PROBLEM STATEMENT
Return each record exactly as it appears, so that nothing is dropped or altered.

DATA IN THIS EXERCISE
==> src/rtl/text_row_fetcher.sv <==
// Character-row line buffer for the text-mode color mapper: refills one row of
// VRAM during horizontal blanking and serves the current two-cell word per pixel.
module text_row_fetcher #(
  parameter int WORDS_PER_ROW = 40,
  parameter int ROWS          = 30,
  parameter int READ_LATENCY  = 2,
  parameter int H_ACTIVE      = 640,
  parameter int H_TOTAL       = 800,
  parameter int V_ACTIVE      = 480,
  parameter int V_TOTAL       = 525
) (
  input  logic               clk,
  input  logic               reset,
  input  logic [9:0]         DrawX,
  input  logic [9:0]         DrawY,
  text_row_fetcher_if.master vram,
  output logic [31:0]        cp_word,
  output logic               fetch_busy,
  output logic               underrun
);

  localparam logic [1:0] ST_IDLE  = 2'd0;
  localparam logic [1:0] ST_ISSUE = 2'd1;
  localparam logic [1:0] ST_DRAIN = 2'd2;
  localparam logic [5:0] LAST_IDX = 6'(WORDS_PER_ROW - 1);

  logic [1:0]              state_r;
  logic [10:0]             addr_r;
  logic                    en_r;
  logic [5:0]              issue_idx_r;
  logic                    busy_r;
  logic                    underrun_r;
  logic                    trig_line_r;
  logic [31:0]             line_buf_r [WORDS_PER_ROW];
  logic [READ_LATENCY-1:0] pipe_valid_r;
  logic [5:0]              pipe_idx_r [READ_LATENCY];

  logic                    trigger_s;
  logic [5:0]              row_s;
  logic [10:0]             base_s;
  logic                    drain_done_s;

  // Row-fetch trigger decode at the first blanking pixel of a line
  always_comb begin
    trigger_s = 1'b0;
    row_s     = 6'd0;
    if (DrawX == 10'(H_ACTIVE)) begin
      if (DrawY == 10'(V_TOTAL - 1)) begin
        trigger_s = 1'b1;
        row_s     = 6'd0;
      end else if ((DrawY < 10'(V_ACTIVE)) && (DrawY[3:0] == 4'hF) &&
                   (({1'b0, DrawY[9:4]} + 7'd1) < 7'(ROWS))) begin
        trigger_s = 1'b1;
        row_s     = DrawY[9:4] + 6'd1;
      end else begin
        trigger_s = 1'b0;
        row_s     = 6'd0;
      end
    end else begin
      trigger_s = 1'b0;
      row_s     = 6'd0;
    end
  end

  assign base_s = 11'(row_s) * 11'(WORDS_PER_ROW);

  // Drain ends once nothing is left behind the output stage of the return pipe
  always_comb begin
    drain_done_s = 1'b1;
    for (int k = 0; k < READ_LATENCY - 1; k++) begin
      drain_done_s = drain_done_s & ~pipe_valid_r[k];
    end
  end

  // Fetch state machine: one read per cycle, then wait for returns
  always_ff @(posedge clk) begin
    if (reset) begin
      state_r     <= ST_IDLE;
      addr_r      <= 11'd0;
      en_r        <= 1'b0;
      issue_idx_r <= 6'd0;
      busy_r      <= 1'b0;
    end else begin
      case (state_r)
        ST_IDLE: begin
          if (trigger_s) begin
            state_r     <= ST_ISSUE;
            addr_r      <= base_s;
            en_r        <= 1'b1;
            issue_idx_r <= 6'd0;
            busy_r      <= 1'b1;
          end
        end
        ST_ISSUE: begin
          if (issue_idx_r == LAST_IDX) begin
            state_r <= ST_DRAIN;
            en_r    <= 1'b0;
          end else begin
            addr_r      <= addr_r + 11'd1;
            issue_idx_r <= issue_idx_r + 6'd1;
          end
        end
        ST_DRAIN: begin
          if (drain_done_s) begin
            state_r <= ST_IDLE;
            busy_r  <= 1'b0;
          end
        end
        default: begin
          state_r <= ST_IDLE;
          en_r    <= 1'b0;
          busy_r  <= 1'b0;
        end
      endcase
    end
  end

  // Sticky underrun: the fetch started on this line outlived the line
  always_ff @(posedge clk) begin
    if (reset) begin
      underrun_r  <= 1'b0;
      trig_line_r <= 1'b0;
    end else begin
      if ((state_r == ST_IDLE) && trigger_s) begin
        trig_line_r <= 1'b1;
      end else if (DrawX == 10'(H_TOTAL - 1)) begin
        trig_line_r <= 1'b0;
      end
      if ((DrawX == 10'(H_TOTAL - 1)) && trig_line_r && (state_r != ST_IDLE)) begin
        underrun_r <= 1'b1;
      end
    end
  end

  // Return pipe tracks each issued word index until its data arrives
  always_ff @(posedge clk) begin
    if (reset) begin
      pipe_valid_r <= {READ_LATENCY{1'b0}};
      for (int k = 0; k < READ_LATENCY; k++) begin
        pipe_idx_r[k] <= 6'd0;
      end
      for (int w = 0; w < WORDS_PER_ROW; w++) begin
        line_buf_r[w] <= 32'd0;
      end
    end else begin
      pipe_valid_r[0] <= en_r;
      pipe_idx_r[0]   <= issue_idx_r;
      for (int k = 1; k < READ_LATENCY; k++) begin
        pipe_valid_r[k] <= pipe_valid_r[k-1];
        pipe_idx_r[k]   <= pipe_idx_r[k-1];
      end
      if (pipe_valid_r[READ_LATENCY-1]) begin
        line_buf_r[pipe_idx_r[READ_LATENCY-1]] <= vram.vram_rdata;
      end
    end
  end

  // Zero-latency word select for the current pixel; blanking reads as zero
  always_comb begin
    cp_word = 32'd0;
    if ((DrawX < 10'(H_ACTIVE)) && (DrawY < 10'(V_ACTIVE)) &&
        (DrawX[9:4] < 6'(WORDS_PER_ROW))) begin
      cp_word = line_buf_r[DrawX[9:4]];
    end else begin
      cp_word = 32'd0;
    end
  end

  assign vram.vram_addr = addr_r;
  assign vram.vram_en   = en_r;
  assign fetch_busy     = busy_r;
  assign underrun       = underrun_r;

endmodule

SOLVED EXERCISE
==> src/rtl/text_row_fetcher.sv <==
// Character-row line buffer for the text-mode color mapper: refills one row of
// VRAM during horizontal blanking and serves the current two-cell word per pixel.
module text_row_fetcher #(
  parameter int WORDS_PER_ROW = 40,
  parameter int ROWS          = 30,
  parameter int READ_LATENCY  = 2,
  parameter int H_ACTIVE      = 640,
  parameter int H_TOTAL       = 800,
  parameter int V_ACTIVE      = 480,
  parameter int V_TOTAL       = 525
) (
  input  logic               clk,
  input  logic               reset,
  input  logic [9:0]         DrawX,
  input  logic [9:0]         DrawY,
  text_row_fetcher_if.master vram,
  output logic [31:0]        cp_word,
  output logic               fetch_busy,
  output logic               underrun
);

  localparam logic [1:0] ST_IDLE  = 2'd0;
  localparam logic [1:0] ST_ISSUE = 2'd1;
  localparam logic [1:0] ST_DRAIN = 2'd2;
  localparam logic [5:0] LAST_IDX = 6'(WORDS_PER_ROW - 1);

  logic [1:0]              state_r;
  logic [10:0]             addr_r;
  logic                    en_r;
  logic [5:0]              issue_idx_r;
  logic                    busy_r;
  logic                    underrun_r;
  logic                    trig_line_r;
  logic [31:0]             line_buf_r [WORDS_PER_ROW];
  logic [READ_LATENCY-1:0] pipe_valid_r;
  logic [5:0]              pipe_idx_r [READ_LATENCY];

  logic                    trigger_s;
  logic [5:0]              row_s;
  logic [10:0]             base_s;
  logic                    drain_done_s;

  // Row-fetch trigger decode at the first blanking pixel of a line
  always_comb begin
    trigger_s = 1'b0;
    row_s     = 6'd0;
    if (DrawX == 10'(H_ACTIVE)) begin
      if (DrawY == 10'(V_TOTAL - 1)) begin
        trigger_s = 1'b1;
        row_s     = 6'd0;
      end else if ((DrawY < 10'(V_ACTIVE)) && (DrawY[3:0] == 4'hF) &&
                   (({1'b0, DrawY[9:4]} + 7'd1) < 7'(ROWS))) begin
        trigger_s = 1'b1;
        row_s     = DrawY[9:4] + 6'd1;
      end else begin
        trigger_s = 1'b0;
        row_s     = 6'd0;
      end
    end else begin
      trigger_s = 1'b0;
      row_s     = 6'd0;
    end
  end

  assign base_s = 11'(row_s) * 11'(WORDS_PER_ROW);

  // Drain ends once nothing is left behind the output stage of the return pipe
  always_comb begin
    drain_done_s = 1'b1;
    for (int k = 0; k < READ_LATENCY - 1; k++) begin
      drain_done_s = drain_done_s & ~pipe_valid_r[k];
    end
  end

  // Fetch state machine: one read per cycle, then wait for returns
  always_ff @(posedge clk) begin
    if (reset) begin
      state_r     <= ST_IDLE;
      addr_r      <= 11'd0;
      en_r        <= 1'b0;
      issue_idx_r <= 6'd0;
      busy_r      <= 1'b0;
    end else begin
      case (state_r)
        ST_IDLE: begin
          if (trigger_s) begin
            state_r     <= ST_ISSUE;
            addr_r      <= base_s;
            en_r        <= 1'b1;
            issue_idx_r <= 6'd0;
            busy_r      <= 1'b1;
          end
        end
        ST_ISSUE: begin
          if (issue_idx_r == LAST_IDX) begin
            state_r <= ST_DRAIN;
            en_r    <= 1'b0;
          end else begin
            addr_r      <= addr_r + 11'd1;
            issue_idx_r <= issue_idx_r + 6'd1;
          end
        end
        ST_DRAIN: begin
          if (drain_done_s) begin
            state_r <= ST_IDLE;
            busy_r  <= 1'b0;
          end
        end
        default: begin
          state_r <= ST_IDLE;
          en_r    <= 1'b0;
          busy_r  <= 1'b0;
        end
      endcase
    end
  end

  // Sticky underrun: the fetch started on this line outlived the line
  always_ff @(posedge clk) begin
    if (reset) begin
      underrun_r  <= 1'b0;
      trig_line_r <= 1'b0;
    end else begin
      if ((state_r == ST_IDLE) && trigger_s) begin
        trig_line_r <= 1'b1;
      end else if (DrawX == 10'(H_TOTAL - 1)) begin
        trig_line_r <= 1'b0;
      end
      if ((DrawX == 10'(H_TOTAL - 1)) && trig_line_r && (state_r != ST_IDLE)) begin
        underrun_r <= 1'b1;
      end
    end
  end

  // Return pipe tracks each issued word index until its data arrives
  always_ff @(posedge clk) begin
    if (reset) begin
      pipe_valid_r <= {READ_LATENCY{1'b0}};
      for (int k = 0; k < READ_LATENCY; k++) begin
        pipe_idx_r[k] <= 6'd0;
      end
      for (int w = 0; w < WORDS_PER_ROW; w++) begin
        line_buf_r[w] <= 32'd0;
      end
    end else begin
      pipe_valid_r[0] <= en_r;
      pipe_idx_r[0]   <= issue_idx_r;
      for (int k = 1; k < READ_LATENCY; k++) begin
        pipe_valid_r[k] <= pipe_valid_r[k-1];
        pipe_idx_r[k]   <= pipe_idx_r[k-1];
      end
      if (pipe_valid_r[READ_LATENCY-1]) begin
        line_buf_r[pipe_idx_r[READ_LATENCY-1]] <= vram.vram_rdata;
      end
    end
  end

  // Zero-latency word select for the current pixel; blanking reads as zero
  always_comb begin
    cp_word = 32'd0;
    if ((DrawX < 10'(H_ACTIVE)) && (DrawY < 10'(V_ACTIVE)) &&
        (DrawX[9:4] < 6'(WORDS_PER_ROW))) begin
      cp_word = line_buf_r[DrawX[9:4]];
    end else begin
      cp_word = 32'd0;
    end
  end

  assign vram.vram_addr = addr_r;
  assign vram.vram_en   = en_r;
  assign fetch_busy     = busy_r;
  assign underrun       = underrun_r;

endmodule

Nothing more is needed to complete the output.